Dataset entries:
○ ○ ○ ○

Context: an optimization exercise on an open-source flow, tuned for small area, a short achievable clock period and few clock cycles per item. The choices shown serve that exercise and are no tape-out recipe.

==> inputs of trial 49 <==
// aes_dec_core
module aes_dec_core (
    input  logic         clk,
    input  logic         rst,
    input  logic         start,
    input  logic [127:0] key,
    input  logic [127:0] ciphertext,
    input  logic         step_en,
    output logic         busy,
    output logic         done,
    output logic [127:0] plaintext
);
==> flow/config.mk <==
export PLATFORM = sky130hd
export DESIGN_NAME = aes_dec_core
export DESIGN_NICKNAME = aes_dec_core
export VERILOG_FILES = /design/flow/design.v
export SDC_FILE = /design/flow/constraint.sdc
export NUM_CORES = 4
export LEC_CHECK = 0
export CAP_MARGIN = 20
export CELL_PAD_IN_SITES_DETAIL_PLACEMENT = 1
export CELL_PAD_IN_SITES_GLOBAL_PLACEMENT = 2
export CORE_MARGIN = 2
export CORE_UTILIZATION = 30
export PLACE_DENSITY = 0.5
export SETUP_SLACK_MARGIN = 2
export SLEW_MARGIN = 20
==> flow/constraint.sdc <==
create_clock -name core_clock -period 8.0 [get_ports {clk}]
set_input_delay 1.6000 -clock core_clock [delete_from_list [all_inputs] [get_ports {clk}]]
set_output_delay 1.6000 -clock core_clock [all_outputs]
set_load 0.01 [all_outputs]
standard.sh (not shown) runs the stock make flow with config.mk's settings and CLKGATE_MAP_FILE= SYNTH_SCRIPT=/design/flow/synth_recipe.tcl, a recipe that flattens the netlist after the stock synthesis.
==> flow/flow/run.sh <==
#!/bin/bash
# Standard ORFS layout, with the synthesis technology mapping done by the ABC
# script in flow/abc_speed.script (area-oriented mapping, then sizing).
set -euo pipefail
cd "$(dirname "${BASH_SOURCE[0]}")/.."
W=$PWD
rm -rf "$W/scripts_own"
cp -r "$FLOW_HOME/scripts" "$W/scripts_own"
cp "$W/flow/abc_speed.script" "$W/scripts_own/abc_speed.script"
bash standard.sh SCRIPTS_DIR="$W/scripts_own" finish > "$W/standard_flow.log" 2>&1
==> flow/flow/abc_speed.script <==
&get -n
&st
&dch -f
&nf
&put
topo
stime -c
buffer -c
upsize -c
dnsize -c
==> inputs of build 78, as changes to trial 49 <==
--- a/flow/design.v
+++ b/flow/design.v
@@ -37,35 +37,29 @@
             4'hc: gf16_inv = 4'h5;
             4'hd: gf16_inv = 4'he;
             4'he: gf16_inv = 4'hd;
             4'hf: gf16_inv = 4'h4;
             default: gf16_inv = 4'h0;
         endcase
     endfunction
-    function automatic logic [11:0] gf256_inv_a(input logic [7:0] a);
-        gf256_inv_a = {a[7:4], a[7:4] ^ a[3:0],
-                       gf16_inv({a[4] ^ a[3], a[5] ^ a[2] ^ a[3], a[5] ^ a[7] ^ a[1] ^ a[2], a[4] ^ a[5] ^ a[6] ^ a[7] ^ a[0] ^ a[1] ^ a[3]} ^ gf16_mul(a[7:4], a[3:0]))};
-    endfunction
-    function automatic logic [7:0] gf256_inv_b(input logic [11:0] p);
-        gf256_inv_b = {gf16_mul(p[11:8], p[3:0]), gf16_mul(p[7:4], p[3:0])};
-    endfunction
-    function automatic logic [11:0] inv_sbox_a(input logic [7:0] x);
-        inv_sbox_a = gf256_inv_a({x[1] ^ x[2] ^ x[6] ^ x[7], ~(x[0] ^ x[3]), x[3] ^ x[4] ^ x[5] ^ x[6], ~(x[1] ^ x[2] ^ x[7]), ~(x[5] ^ x[7]), x[1] ^ x[2] ^ x[6], x[2] ^ x[3] ^ x[5] ^ x[6], x[3]});
-    endfunction
-    function automatic logic [7:0] inv_sbox_b(input logic [11:0] p);
-        logic [7:0] t;
-        t = gf256_inv_b(p);
+    function automatic logic [7:0] gf256_inv(input logic [7:0] a);
+        logic [3:0] d;
+        d = gf16_inv({a[4] ^ a[3], a[5] ^ a[2] ^ a[3], a[5] ^ a[7] ^ a[1] ^ a[2], a[4] ^ a[5] ^ a[6] ^ a[7] ^ a[0] ^ a[1] ^ a[3]} ^ gf16_mul(a[7:4], a[3:0]));
+        gf256_inv = {gf16_mul(a[7:4], d), gf16_mul(a[7:4] ^ a[3:0], d)};
+    endfunction
+    function automatic logic [7:0] inv_sbox_a(input logic [7:0] x);
+        inv_sbox_a = gf256_inv({x[1] ^ x[2] ^ x[6] ^ x[7], ~(x[0] ^ x[3]), x[3] ^ x[4] ^ x[5] ^ x[6], ~(x[1] ^ x[2] ^ x[7]), ~(x[5] ^ x[7]), x[1] ^ x[2] ^ x[6], x[2] ^ x[3] ^ x[5] ^ x[6], x[3]});
+    endfunction
+    function automatic logic [7:0] inv_sbox_b(input logic [7:0] t);
         inv_sbox_b = {t[1] ^ t[2] ^ t[5], t[2] ^ t[3] ^ t[6] ^ t[7], t[1] ^ t[2] ^ t[5] ^ t[7], t[1] ^ t[3] ^ t[4], t[1] ^ t[4] ^ t[6] ^ t[7], t[1] ^ t[4] ^ t[5], t[4] ^ t[6] ^ t[7], t[0] ^ t[1] ^ t[2] ^ t[4]};
     endfunction
-    function automatic logic [11:0] sbox_a(input logic [7:0] x);
-        sbox_a = gf256_inv_a({x[5] ^ x[7], x[1] ^ x[2] ^ x[3] ^ x[4] ^ x[5] ^ x[6], x[1] ^ x[4] ^ x[6] ^ x[7], x[2] ^ x[3] ^ x[4] ^ x[6] ^ x[7], x[1] ^ x[2] ^ x[6] ^ x[7], x[3] ^ x[4] ^ x[6], x[1] ^ x[3], x[0] ^ x[1] ^ x[2] ^ x[3] ^ x[7]});
+    function automatic logic [7:0] sbox_a(input logic [7:0] x);
+        sbox_a = gf256_inv({x[5] ^ x[7], x[1] ^ x[2] ^ x[3] ^ x[4] ^ x[5] ^ x[6], x[1] ^ x[4] ^ x[6] ^ x[7], x[2] ^ x[3] ^ x[4] ^ x[6] ^ x[7], x[1] ^ x[2] ^ x[6] ^ x[7], x[3] ^ x[4] ^ x[6], x[1] ^ x[3], x[0] ^ x[1] ^ x[2] ^ x[3] ^ x[7]});
     endfunction
-    function automatic logic [7:0] sbox_b(input logic [11:0] p);
-        logic [7:0] t;
-        t = gf256_inv_b(p);
+    function automatic logic [7:0] sbox_b(input logic [7:0] t);
         sbox_b = {t[2] ^ t[7], ~(t[4] ^ t[7]), ~(t[2] ^ t[3] ^ t[7]), t[0] ^ t[2] ^ t[3] ^ t[4] ^ t[5], t[0], t[0] ^ t[1] ^ t[2] ^ t[3] ^ t[4], ~(t[0] ^ t[1] ^ t[3] ^ t[7]), ~(t[0] ^ t[6])};
     endfunction
     function automatic logic [7:0] xtime(input logic [7:0] x);
         xtime = {x[6:0], 1'b0} ^ (x[7] ? 8'h1b : 8'h00);
     endfunction
     function automatic logic [7:0] inv_xtime(input logic [7:0] x);
         inv_xtime = x[0] ? {1'b1, x[7:1] ^ 7'h0d} : {1'b0, x[7:1]};
@@ -86,59 +80,59 @@
         inv_mix_col = {b0 ^ t ^ xtime(b0 ^ b1), b1 ^ t ^ xtime(b1 ^ b2),
                        b2 ^ t ^ xtime(b2 ^ b3), b3 ^ t ^ xtime(b3 ^ b0)};
     endfunction
     function automatic logic [127:0] inv_mix(input logic [127:0] s);
         inv_mix = {inv_mix_col(s[127:96]), inv_mix_col(s[95:64]),
                    inv_mix_col(s[63:32]), inv_mix_col(s[31:0])};
     endfunction
-    function automatic logic [191:0] round_a(input logic [127:0] s);
-        logic [191:0] o;
+    function automatic logic [127:0] round_a(input logic [127:0] s);
+        logic [127:0] o;
         logic [3:0]   dst;
         logic [3:0]   src;
         o = '0;
         for (int i = 0; i < 16; i++) begin
             dst = 4'(i);
             src = {dst[3:2] - dst[1:0], dst[1:0]};
-            o[191 - 12*i -: 12] = inv_sbox_a(s[127 - 8*int'(src) -: 8]);
+            o[127 - 8*i -: 8] = inv_sbox_a(s[127 - 8*int'(src) -: 8]);
         end
         round_a = o;
     endfunction
-    function automatic logic [127:0] round_b(input logic [191:0] p);
+    function automatic logic [127:0] round_b(input logic [127:0] p);
         logic [127:0] o;
         o = '0;
-        for (int i = 0; i < 16; i++) o[127 - 8*i -: 8] = inv_sbox_b(p[191 - 12*i -: 12]);
+        for (int i = 0; i < 16; i++) o[127 - 8*i -: 8] = inv_sbox_b(p[127 - 8*i -: 8]);
         round_b = o;
     endfunction
-    function automatic logic [47:0] key_a(input logic [31:0] w);
+    function automatic logic [31:0] key_a(input logic [31:0] w);
         key_a = {sbox_a(w[23:16]), sbox_a(w[15:8]), sbox_a(w[7:0]), sbox_a(w[31:24])};
     endfunction
-    function automatic logic [31:0] key_b(input logic [47:0] m);
-        key_b = {sbox_b(m[47:36]), sbox_b(m[35:24]), sbox_b(m[23:12]), sbox_b(m[11:0])};
+    function automatic logic [31:0] key_b(input logic [31:0] m);
+        key_b = {sbox_b(m[31:24]), sbox_b(m[23:16]), sbox_b(m[15:8]), sbox_b(m[7:0])};
     endfunction
     logic [13:0]  phi_q;           
     logic [1:0]   act_r;           
     logic [1:0]   half_r;          
     logic [1:0]   go_r;            
     logic         yng_r;           
     logic [15:0]  rc_r;            
     logic [255:0] s_r;             
     logic [255:0] r_r;             
-    logic [191:0] p_r;
-    logic [47:0]  m_r;
+    logic [127:0] p_r;
+    logic [31:0]  m_r;
     logic [127:0] k10c_r;          
     logic [127:0] k0c_r;           
     logic         kv_r;
     logic [127:0] pt_r;
     logic         busy_r, done_r, pend_r;
     logic         x_act_r;         
     logic         x_rdy_r;         
     logic         x_half_r;        
     logic [127:0] x_ct_r;
     logic [127:0] x_k_r;
-    logic [47:0]  x_m_r;
+    logic [31:0]  x_m_r;
     logic [7:0]   x_rc_r;
     logic         a, b;            
     logic [127:0] s_a, r_b;
     logic [31:0]  kw_a, kw0, kw1;
     logic [31:0]  ksub, x_sub;
     logic [127:0] y, kdec, z, x_next;
     logic [7:0]   rc_b;
Settings changed: SETUP_SLACK_MARGIN 2 to 2.5.
==> run notes <==
- Between trial 49 and build 78, the lower synthesized cell count is in trial 49 (gap 1.7%, measured against build 78).
- Between build 78 and trial 49, the lower area after synthesis is in build 78 (gap 5.4%, measured against trial 49).
- Between trial 49 and build 78, the lower register-to-register slack is in trial 49 (gap 0.34 ns).
- Sequential share of layout area: build 78 is lower than trial 49 (1.5 points).
- Of trial 49 and build 78, build 78 has the higher via count (gap about 1.2%, measured against build 78).
- In build 78 the die area is smaller than in trial 49, by about 5.4%.
- In trial 49 the non-clock buffer count is lower than in build 78, by 88.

○ ○ ○ ○

> [Action item]: Begin at the line above that has "- Between trial 49 and build 78, the lower synthesized" and stop after the line that has "- Between trial 49 and build 78, the lower register-to-register", copying each line exactly and adding nothing else.

> [Response area]:
- Between trial 49 and build 78, the lower synthesized cell count is in trial 49 (gap 1.7%, measured against build 78).
- Between build 78 and trial 49, the lower area after synthesis is in build 78 (gap 5.4%, measured against trial 49).
- Between trial 49 and build 78, the lower register-to-register slack is in trial 49 (gap 0.34 ns).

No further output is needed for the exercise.